An 89-year-old man who has become one of the UK’s oldest long-term heart transplant survivors has paid tribute to those who saved his life, 30 years after his operation.
Ted Warner had the transplant at the Royal Papworth Hospital, Cambridge, in August 1990, and was only expected to live for eight more years.
Mr Warner, from Leicestershire, said every day he felt lucky and grateful.
The hospital said Mr Warner was its oldest transplant patient.
Mr Warner, who had been using a pacemaker, was told by a cardiologist at Leicester’s Glenfield Hospital that he needed a heart transplant, following tests in January 1990.
However, he had to wait until August for a donor, not long after being told he had three weeks to live.
Mr Warner, who lives in Broughton Astley, said if had he been just one year older, the operation would not have been allowed to go ahead – because of the greater risk to older recipients.

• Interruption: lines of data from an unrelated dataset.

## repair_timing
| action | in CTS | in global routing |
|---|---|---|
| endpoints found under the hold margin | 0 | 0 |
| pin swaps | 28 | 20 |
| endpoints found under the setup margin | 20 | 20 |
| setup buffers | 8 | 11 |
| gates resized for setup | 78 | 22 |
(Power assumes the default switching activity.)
$ cat src/rtl/video_timing_gen.sv
// Video timing generator: raster counters with registered sync/blank/DE decode
// and an 8-bar colour test pattern, all advancing only on the pixel clock enable.
module video_timing_gen #(
    parameter int H_ACTIVE = 1920,
    parameter int H_FP     = 88,
    parameter int H_SYNC   = 44,
    parameter int H_BP     = 148,
    parameter int V_ACTIVE = 1080,
    parameter int V_FP     = 4,
    parameter int V_SYNC   = 5,
    parameter int V_BP     = 36,
    parameter bit SYNC_POL = 1'b1
) (
    input  logic        clk_i,
    input  logic        rst_i,
    input  logic        cen_i,
    output logic [2:0]  dvh_sync_o,
    output logic [1:0]  vh_blank_o,
    output logic [23:0] vid_rgb_o,
    output logic        sof_o,
    output logic [15:0] frame_cnt_o
);
    localparam int H_TOTAL = H_ACTIVE + H_FP + H_SYNC + H_BP;
    localparam int V_TOTAL = V_ACTIVE + V_FP + V_SYNC + V_BP;

    localparam logic [11:0] H_MAX   = 12'(H_TOTAL - 1);
    localparam logic [11:0] V_MAX   = 12'(V_TOTAL - 1);
    localparam logic [11:0] H_ACT   = 12'(H_ACTIVE);
    localparam logic [11:0] V_ACT   = 12'(V_ACTIVE);
    localparam logic [11:0] HS_BEG  = 12'(H_ACTIVE + H_FP);
    localparam logic [11:0] HS_END  = 12'(H_ACTIVE + H_FP + H_SYNC);
    localparam logic [11:0] VS_BEG  = 12'(V_ACTIVE + V_FP);
    localparam logic [11:0] VS_END  = 12'(V_ACTIVE + V_FP + V_SYNC);
    localparam logic [11:0] BAR_MAX = 12'(H_ACTIVE / 8 - 1);

    logic [11:0] h_cnt;
    logic [11:0] v_cnt;
    // Bar position tracked incrementally so no divider is needed for h_cnt/bar_width.
    logic [11:0] bar_pix;
    logic [2:0]  bar_idx;

    logic        h_last;
    logic        v_last;
    logic        hblank;
    logic        vblank;
    logic        de;
    logic        hsync;
    logic        vsync;
    logic [23:0] bar_rgb;

    always_comb begin
        h_last = (h_cnt == H_MAX);
        v_last = (v_cnt == V_MAX);
        hblank = (h_cnt >= H_ACT);
        vblank = (v_cnt >= V_ACT);
        de     = !hblank && !vblank;
        hsync  = ((h_cnt >= HS_BEG) && (h_cnt < HS_END)) ? SYNC_POL : ~SYNC_POL;
        vsync  = ((v_cnt >= VS_BEG) && (v_cnt < VS_END)) ? SYNC_POL : ~SYNC_POL;
        case (bar_idx)
            3'd0:    bar_rgb = 24'hFFFFFF;
            3'd1:    bar_rgb = 24'hFFFF00;
            3'd2:    bar_rgb = 24'h00FFFF;
            3'd3:    bar_rgb = 24'h00FF00;
            3'd4:    bar_rgb = 24'hFF00FF;
            3'd5:    bar_rgb = 24'hFF0000;
            3'd6:    bar_rgb = 24'h0000FF;
            default: bar_rgb = 24'h000000;
        endcase
    end

    always_ff @(posedge clk_i) begin
        if (rst_i) begin
            h_cnt       <= '0;
            v_cnt       <= '0;
            bar_pix     <= '0;
            bar_idx     <= '0;
            frame_cnt_o <= '0;
            dvh_sync_o  <= {1'b0, ~SYNC_POL, ~SYNC_POL};
            vh_blank_o  <= 2'b00;
            vid_rgb_o   <= '0;
            sof_o       <= 1'b0;
        end else if (cen_i) begin
            // Outputs reflect the counter state before this edge.
            dvh_sync_o <= {de, vsync, hsync};
            vh_blank_o <= {vblank, hblank};
            vid_rgb_o  <= de ? bar_rgb : 24'h000000;
            sof_o      <= (h_cnt == 12'd0) && (v_cnt == 12'd0);

            if (h_last) begin
                h_cnt   <= '0;
                bar_pix <= '0;
                bar_idx <= '0;
                if (v_last) begin
                    v_cnt       <= '0;
                    frame_cnt_o <= frame_cnt_o + 16'd1;
                end else begin
                    v_cnt <= v_cnt + 12'd1;
                end
            end else begin
                h_cnt <= h_cnt + 12'd1;
                if (bar_pix == BAR_MAX) begin
                    bar_pix <= '0;
                    bar_idx <= bar_idx + 3'd1;
                end else begin
                    bar_pix <= bar_pix + 12'd1;
                end
            end
        end
    end
endmodule

$ cat config.mk
export PLATFORM = sky130hd
export DESIGN_NAME = video_timing_gen
export DESIGN_NICKNAME = d
export VERILOG_FILES = /design/src/rtl/video_timing_gen.sv
export SDC_FILE = /design/constraint.sdc
export NUM_CORES = 1
export LEC_CHECK = 0
export CAP_MARGIN = 30
export CELL_PAD_IN_SITES_DETAIL_PLACEMENT = 1
export CELL_PAD_IN_SITES_GLOBAL_PLACEMENT = 1
export CORE_MARGIN = 3
export CORE_UTILIZATION = 35
export CTS_BUF_LIST = sky130_fd_sc_hd__clkbuf_8
export CTS_CLUSTER_DIAMETER = 100
export DETAILED_ROUTE_END_ITERATION = 7
export HOLD_SLACK_MARGIN = 0.08
export PLACE_DENSITY_LB_ADDON = 0.25
export SLEW_MARGIN = 30
export SYNTH_ARGS = -nofsm -noshare
export SYNTH_HDL_FRONTEND = slang
export SYNTH_SLANG_ARGS = --single-unit
$ cat constraint.sdc
create_clock -name clk_i -period 3.3 [get_ports clk_i]
set_clock_uncertainty 0.2 [all_clocks]
set_input_delay 0.66 -clock clk_i [delete_from_list [all_inputs] [get_ports clk_i]]
set_output_delay 0.66 -clock clk_i [all_outputs]
set_load 0.02 [all_outputs]
; Word-level counts from Yosys, hierarchy flattened
; Index checks and enable logic that the tools add are counted.
[totals]
regBits = 85
output_inout_bits = 46
elab_cells = 52
[op_classes]
addsub = 5
magnitude_cmp = 6
n_eq_ne = 9
mux = 10
n_reduce_logical = 13
[op_table]
columns = op, n
row1 = $pmux W24 S7, 1
row2 = $ge A12 B11 Y1 const B, 4
row3 = $mux W12, 4
row4 = $add A12 B1 Y12 const B, 3
row5 = $logic_not A12 Y1, 2
row6 = $mux W24, 1
row7 = $add A16 B1 Y16 const B, 1
row8 = $eq A12 B11 Y1 const B, 1
row9 = $eq A12 B12 Y1 const B, 1
row10 = $eq A12 B8 Y1 const B, 1
row11 = $lt A12 B11 Y1 const B, 1
row12 = $lt A12 B12 Y1 const B, 1
row13 = $eq A3 B3 Y1 const B, 3
row14 = $eq A3 B2 Y1 const B, 2
row15 = $mux W3, 2
row16 = $logic_and A1 B1 Y1, 4
row17 = $reduce_and A2 Y1, 2
row18 = $add A3 B1 Y3 const B, 1
row19 = $eq A3 B1 Y1 const B, 1
row20 = $logic_not A3 Y1, 1
row21 = $reduce_and A3 Y1, 1
row22 = $logic_not A1 Y1, 2
row23 = $mux W1, 2
row24 = $reduce_bool A2 Y1, 1

; Depth between registers and ports, before layout
; Gate-level depths: netlist of the first run.
[depth]
ltp_word = 4
depth_mapped = 8
ltp_nobuf = 6

; Worst setup path before layout of the first run
; Ideal clock, no wire load.
[synth_timing]
kind = reg2reg
start = register v_cnt[0]
end = register frame_cnt_o[14]
arrival_time_ps = 2190
path_slack_ps = 789
stages_incl_launch_ff = 8
period_less_slack_ps = 2511
path_cell_list = dfxtp_1 > inv_1 > ha_1 > or3b_1 > or4_4 > buf_2 > nor4_1 > mux2_2
[synth_between]
elab_chain_cells = 2
[synth_lines]
columns = item, line
row1 = start: declaration, 37  ; logic [11:0] v_cnt;
row2 = start signal: assignment, 97  ; v_cnt <= v_cnt + 12'd1;
row3 = $eq A12 B11 Y1, 53  ; v_last = (v_cnt == V_MAX);
row4 = $reduce_and A3 Y1 (no line), -
row5 = end signal: assignment, 95  ; frame_cnt_o <= frame_cnt_o + 16'd1;
row6 = end: declaration, 21  ; output logic [15:0] frame_cnt_o
; No other way between the ends.
; A chain may end at the register's enable or synchronous reset.

; Worst setup path in the final report of the first run
; Ends and elaborated chain as after synthesis.

==> flow_summary_export.csv, run 1 <==
group,metric,value,unit
run_status,status,"completed",
layout,multi_input_area,1947,um2
grt,grt_pass1_wl,15900,um
place,dp.cells,574,
grt,grt_max_degree,41,
clock_tree,cts_max_path_buffers,2,
detailed_routing,wl_per_cell,15.94,um
worst_setup_path,cpPeakStageDelay,0.68,ns
hold_path,hold_class,"reg -> reg",
layout,layout.nets,466,
layout,areaGrowthSynthToFinish,18.70,%
synthesis,synth_area_leaders,"dfxtp_1 (36%), a21oi_1 (4.7%), buf_4 (4.4%)",
floorplanning,die_h,106.7,um
worst_setup_path,worstSetupEndpointType,"flop",
detailed_routing,routed_wl,9406,um
layout,n_antenna_cell,0,
layout,finish.utilization,42.86,%
clock_tree,post-cts-setup-buffers,0,
sta,rsz0062_at_grt,"no",
layout,fin_cells,590,
worst_setup_path,path_buf_inv,1,
sta,min_period,2.682,ns
synthesis,ys_warn_count,0,
layout,regArea,1281,um2
layout,fillers,1220,
grt,antenna_found_initial,0,
detailed_routing,ant_nets,0,
synthesis,postSynthCellCount,429,
synthesis,synth_nets,443,
job,cap_violations,0,
clock_tree,cts_resized,0,
sta,period_share,81.26,%
grt,grt-ovfl-total,0,
sta,fmax,372.9,MHz
floorplanning,io-pin-count,49,
detailed_routing,drt_iter0_drc,125,
detailed_routing,route.detailed.drc,0,
floorplanning,num_rows,36,
synthesis,ys_ff_latch,64,
worst_setup_path,cp-start-kind,"flop",
detailed_routing,viasPerCell,5.612,
clock_tree,cts_made_buffers,9,
worst_setup_path,critPathKind,"reg -> reg",
clock_tree,cts_tree,"built",
pwr,vdd_drop_max,0.0001696,V
place,hpwl,6695,um
place,io_buffer_count,48,
layout,drive_gt1_share,6.783,%
worst_setup_path,worstPathArrival,2.73,ns
sta,holdWs,0.2539,ns
synthesis,synth_area,3546,um2
clock_tree,cts_max_level,3,
synthesis,yosys_most_used_dff,"dfxtp_1",
synthesis,yosys.area.top_type,"dfxtp_1",
grt,track_usage,17.16,%
sta,hold_viol,0,
pwr,powerDensity,385.9,nW/um2
floorplanning,dieArea,11380,um2
floorplanning,initial_core_util,36.11,%
detailed_routing,dr.pass1.iters,4,
sta,fin_setup_tns,0,ns
synthesis,synth_top_area_share,36.13,%
clock_tree,clk_latency,0.35,ns
worst_setup_path,required,3.35,ns
floorplanning,coreArea,9819,um2
synthesis,synthArstFlopShare,0,%
synthesis,yosysSeqAreaShare,36.13,%
detailed_routing,via_count,3311,
synthesis,syn_avg_cell_area,8.266,um2
synthesis,synth.distinct_cells,51,
sta,finalSetupViolCount,0,
clock_tree,path_clk_slew,0.08,ns
place,gp_congestion,0.7409,
worst_setup_path,path_cells,"inv_1 > ha_1 > or3b_1 > or4_4 > nor4_1 > mux2_2",
layout,fin_area,4209,um2
place,placed_area,4011,um2
synthesis,synth_edf_count,0,
pwr,p_leak,1.365,nW
sta,max-slew-margin-rel,59.38,%
worst_setup_path,path_max_fanout,31,
floorplanning,die_w,106.7,um
grt,first_global_vias,3241,
sta,finalMaxSlewViolations,0,
clock_tree,cts_hold_buf,0,
worst_setup_path,slowest_stage,"or4_4",
clock_tree,cts-root-buf,"clkbuf_8",
clock_tree,cts.sinks,64,
worst_setup_path,cp_top_family,"simple AND/OR/NAND/NOR gates",
sta,tightestPinTransition,0.6038,ns
[synthesized netlist by cell type, drive strengths merged (3+ instances only)]
cell / count
dfxtp: 64
a21oi: 33
nor2: 30
buf: 27
nand2: 25
nand4: 25
nand3: 22
clkbuf: 17
or4: 17
inv: 16
o31ai: 16
nor3: 12
ha: 11
nand2b: 11
xnor2: 10
o21ai: 8
or3: 7
and4: 6
nor4: 6
and3: 5
nor2b: 5
and2: 4
and4b: 4
mux2i: 4
nand4b: 4
xor2: 4
a21boi: 3
a31oi: 3
mux2: 3
nor3b: 3
[layer usage]
metal  up-vias  part of all wire (%)  wire [um]  global-route usage (%)
met2        56                    47       4448                   29.27
met5         -                     0          0                       0
li1       1605                     -          -                       -
met1      1639                    47       4460                   21.25
met4         0                   1.4        133                   6.210
met3        11                   3.9        364                   3.733
[sequential cells by signal, indices dropped and copies added (netlist names)]
register / cells
bar_idx: 3
sof_o: 1
dvh_sync_o: 3
frame_cnt_o: 16
h_cnt: 12
vh_blank_o: 2
bar_pix: 12
vid_rgb_o: 3
v_cnt: 12
[worst paths after layout]
kind,startpoint,end,slack (ns),cells after the start
hold / removal,dvh_sync_o[2]$_SDFFE_PP0P_,dvh_sync_o[2]$_SDFFE_PP0P_,0.25,1
setup / recovery,v_cnt[0]$_SDFFE_PP0P_,frame_cnt_o[14]$_SDFFE_PP0P_,0.62,6
hold reg to reg,dvh_sync_o[2]$_SDFFE_PP0P_,dvh_sync_o[2]$_SDFFE_PP0P_,0.25,1
setup reg to reg,v_cnt[0]$_SDFFE_PP0P_,frame_cnt_o[14]$_SDFFE_PP0P_,0.62,6
[logic make-up (layout without fill, tap and decap cells)]
group	after synthesis	in the layout	share of synthesized area (%)
and+or+nand+nor	193	193	31.33
AOI/OAI and AO/OA	79	79	14.15
DFF	64	64	36.13
buffers and inverters	61	89	8.962
xor gates and xnor gates	14	14	3.458
adders and majority gates	11	11	3.881
muxes	7	7	2.082
[placed cells by master (no fill, tap or decap), types with 11 or more instances in the layout]
master / instances
nor2_1: 30
nand3_1: 22
dfxtp_1: 64
o31ai_1: 16
a21oi_1: 33
clkdlybuf4s50_1: 48
inv_1: 17
ha_1: 11
nand4_1: 25
nand2_1: 25
nand2b_1: 11
or4_1: 16
nor3_1: 12
[metrics by stage]
step	worst slack, ns	total power [W]
after floorplan	0.7893	0.0009116
after global placement	0.4023	0.0009529
after detailed placement	0.3498	0.0009575
after CTS	0.6127	0.001645
after global routing	0.4451	0.001691
final	0.6185	0.001624
[power breakdown]
part           total (W)  internal (W)  switching, W
logic           0.000141     0.0000640     0.0000774
clock network   0.000687      0.000365      0.000322
registers       0.000796      0.000783     0.0000130
total            0.00162       0.00121      0.000412
[final cells by class]
cell class	count	area share, %
multi-input combinational	304	46.25
tap	133	3.954
timing repair buffer	56	13.14
clock inverter	6	1.427
sequential	64	30.44
clock buffer	10	3.270
inverter	17	1.516
Note: power is estimated with default switching activity, not from simulation.
==> run 2: changes to the inputs <==
==> constraint.sdc (replaced) <==
create_clock -name clk_i -period 2.8 [get_ports clk_i]
set_clock_uncertainty 0.2 [all_clocks]
set_input_delay 0.56 -clock clk_i [delete_from_list [all_inputs] [get_ports clk_i]]
set_output_delay 0.56 -clock clk_i [all_outputs]
set_load 0.02 [all_outputs]
==> run 2 against run 1 <==
Effect of this change:
- register-to-register slack worse by 0.48 ns
- clock-buffer cell count is the same
- non-clock buffer count increased by 7
- final area is 2.0% higher
- sequential cell count unchanged
- first-iteration DRC count fell by 10%
- global-route usage decreased by 0.20 points
- worst setup slack worse by 0.48 ns
- via count is 0.27% higher
- fmax up 0.79%
- sequential share of layout area decreased by 0.60 points
- total power is 25% higher
- critical path type unchanged
- largest cell class unchanged
- largest power group unchanged
==> flow_summary_export.csv, run 2 (synthesis results as in run 1) <==
group,metric,value,unit
floorplanning,num_rows,36,
detailed_routing,drt_iter0_drc,112,
detailed_routing,via_count,3320,
sta,fin_setup_tns,0,ns
grt,track_usage,16.96,%
layout,drive_gt1_share,8.405,%
pwr,vdd_drop_max,0.0001682,V
clock_tree,cts_max_path_buffers,2,
worst_setup_path,worstPathArrival,2.70,ns
detailed_routing,route.detailed.drc,0,
worst_setup_path,required,2.84,ns
hold_path,hold_class,"reg -> reg",
clock_tree,cts_max_level,3,
layout,n_antenna_cell,0,
pwr,seq_power_share,46.1,%
floorplanning,die_w,106.7,um
grt,met2_usage,28.51,%
clock_tree,cts_hold_buf,0,
detailed_routing,dr.pass1.iters,4,
sta,hold_viol,0,
sta,tightestPinTransition,0.6636,ns
layout,largest_reg_flops,16,
clock_tree,cts_tree,"built",
detailed_routing,wl_per_cell,15.48,um
clock_tree,post-cts-setup-buffers,0,
pwr,cellInternalPower,0.001528,W
run_status,status,"completed",
worst_setup_path,critPathKind,"reg -> reg",
grt,busiest_layer,"met2",
grt,grt_max_degree,32,
layout,top_register,"frame_cnt_o",
sta,finalMaxSlewViolations,0,
floorplanning,initial_core_util,36.11,%
clock_tree,cts.sinks,64,
sta,rsz0062_at_grt,"no",
sta,period_share,95.01,%
layout,final_common_cell,"dfxtp_1",
layout,layout.nets,473,
grt,grt_pass1_wl,15840,um
place,hpwl,6651,um
worst_setup_path,slowest_stage,"or4_4",
worst_setup_path,worstSetupEndpointType,"flop",
grt,use_met1,21.74,%
worst_setup_path,cpPeakStageDelay,0.67,ns
clock_tree,path_clk_slew,0.08,ns
grt,first_global_vias,3302,
grt,antenna_found_initial,0,
worst_setup_path,cp_top_family,"simple AND/OR/NAND/NOR gates",
floorplanning,die_h,106.7,um
detailed_routing,ant_nets,0,
pwr,p_leak,1.405,nW
floorplanning,coreArea,9819,um2
worst_setup_path,cp-start-kind,"flop",
sta,worst_slack,0.1396,ns
pwr,clock_power_share,45.6,%
worst_setup_path,path_cells,"inv_1 > ha_1 > or3b_1 > or4_4 > nor4_1 > mux2_2",
detailed_routing,viasPerCell,5.561,
pwr,p_sw,0.0005069,W
sta,min_period,2.660,ns
sta,fmax,375.9,MHz
floorplanning,dieArea,11380,um2
detailed_routing,routed_wl,9242,um
grt,grt-ovfl-total,0,
layout,layout_common_cells,"dfxtp_1 (64), clkdlybuf4s50_1 (48), a21oi_1 (33)",
clock_tree,cts_made_buffers,9,
pwr,comb_power_share,8.3,%
clock_tree,cts-root-buf,"clkbuf_8",
place,gp_congestion,0.8043,
grt,grt_use_met3,2.950,%
sta,max-slew-margin-rel,55.35,%
pwr,powerDensity,473.8,nW/um2
floorplanning,io-pin-count,49,
clock_tree,cts_resized,0,
pwr,p_sw_share,24.91,%
sta,finalSetupViolCount,0,
clock_tree,clk_latency,0.35,ns
layout,areaGrowthSynthToFinish,21.10,%
worst_setup_path,path_max_fanout,31,
worst_setup_path,path_buf_inv,1,
place,place_ws,0.1348,ns
job,cap_violations,0,
place,io_buffer_count,48,
## run 2: worst paths after layout
kind | start | end | slack (ns) | depth (start not counted)
worst max-delay path | v_cnt[0]$_SDFFE_PP0P_ | frame_cnt_o[15]$_SDFFE_PP0P_ | 0.14 | 6
worst max register to register | v_cnt[0]$_SDFFE_PP0P_ | frame_cnt_o[15]$_SDFFE_PP0P_ | 0.14 | 6
worst min-delay path | dvh_sync_o[2]$_SDFFE_PP0P_ | dvh_sync_o[2]$_SDFFE_PP0P_ | 0.25 | 1
worst min register to register | dvh_sync_o[2]$_SDFFE_PP0P_ | dvh_sync_o[2]$_SDFFE_PP0P_ | 0.25 | 1
## run 2: per-stage QoR
step / std cells / hold slack, ns / util, % / power [W] / instance area, um2
finish: 597 / 0.2520 / 43.73 / 0.002035 / 4294
global route: 597 / 0.2918 / 43.73 / 0.002114 / 4294
CTS: 597 / 0.2578 / 43.73 / 0.002060 / 4294
detailed placement: 581 / 0.2414 / 41.39 / 0.001130 / 4064
global placement: 581 / 0.2394 / 41.39 / 0.001125 / 4064
floorplan: 429 / 0.2479 / - / 0.001074 / 3546
## run 2: worst register-to-register path, delay by kind of cell (launching register included)
| kind | cells | cell delay (ns) |
|---|---|---|
| buf+inv | 1 | 0.08 |
| simple gates | 3 | 1.42 |
| mux | 1 | 0.37 |
| fa+ha+maj | 1 | 0.13 |
| flops | 1 | 0.35 |
## run 2: cell type report
cell class              instances  area (um2)
clock inverters                 6       92.59
multi-input cells             304        1947
well taps                     133       166.4
flip-flops and latches         64        1281
fillers                      1208        5525
inverters                      17       63.81
clock buffers                  10       137.6
repair buffers                 63       605.6
## run 2: layer usage
layer  vias up  wire length (um)
met5         -                 0
met4         0               127
met3        11               351
met2        58              4329
met1      1628              4434
li1       1623                 -
## run 2: power by group through the flow
stage          Combinational [W]  Sequential [W]  Clock, W
6_report                0.000169        0.000938  0.000928
5_1_grt                 0.000180        0.000941  0.000992
4_1_cts                 0.000171        0.000938  0.000951
3_5_place_dp            0.000170        0.000960         0
3_3_place_gp            0.000167        0.000958         0
2_1_floorplan           0.000109        0.000965         0
==> run 3: changes to the inputs <==
--- a/config.mk
+++ b/config.mk
@@ -8,8 +8,7 @@
 export CAP_MARGIN = 30
 export CELL_PAD_IN_SITES_DETAIL_PLACEMENT = 1
 export CELL_PAD_IN_SITES_GLOBAL_PLACEMENT = 1
-export CORE_MARGIN = 3
-export CORE_UTILIZATION = 35
+export CORE_UTILIZATION = 42
 export CTS_BUF_LIST = sky130_fd_sc_hd__clkbuf_8
 export CTS_CLUSTER_DIAMETER = 100
 export DETAILED_ROUTE_END_ITERATION = 7
==> run 3 against run 2 <==
Effect of this change:
- wire length is 0.57% lower
- worst setup slack improved by 0.046 ns
- sequential share of layout area up 0.86 points
- register-to-register slack improved by 0.05 ns
- total power is 12% lower
- global-route usage up 5.4 points
- final area shrank 2.8%
- combinational power is 2% lower
- die area down 23%
- critical endpoint is now frame_cnt_o[13]$_SDFFE_PP0P_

And even after acquiring the new heart he was told by surgeons he may only live for another eight years.
“I’m still very grateful and there are lots of people to thank,” said Mr Warner.
“[The experience] gives you an appreciation of life.
“People take life for granted and there’s more to life than material things.
“Money can’t buy you health. It’s nice to be ambitious but life is too precious.”
The Royal Papworth Hospital, which performed the UK’s first successful heart transplant in 1979, confirmed the expected survival rate was eight years at the time of Mr Warner’s operation.
Jayan Parameshwar, a consultant cardiologist at the hospital, said: “Ted has been an ideal patient. He has done everything we asked him to do and has been blessed with very good luck.
“It is unusual [that he survived for 30 years] but he has made full use of his life.
“He is the perfect advert for what a heart transplant can achieve.”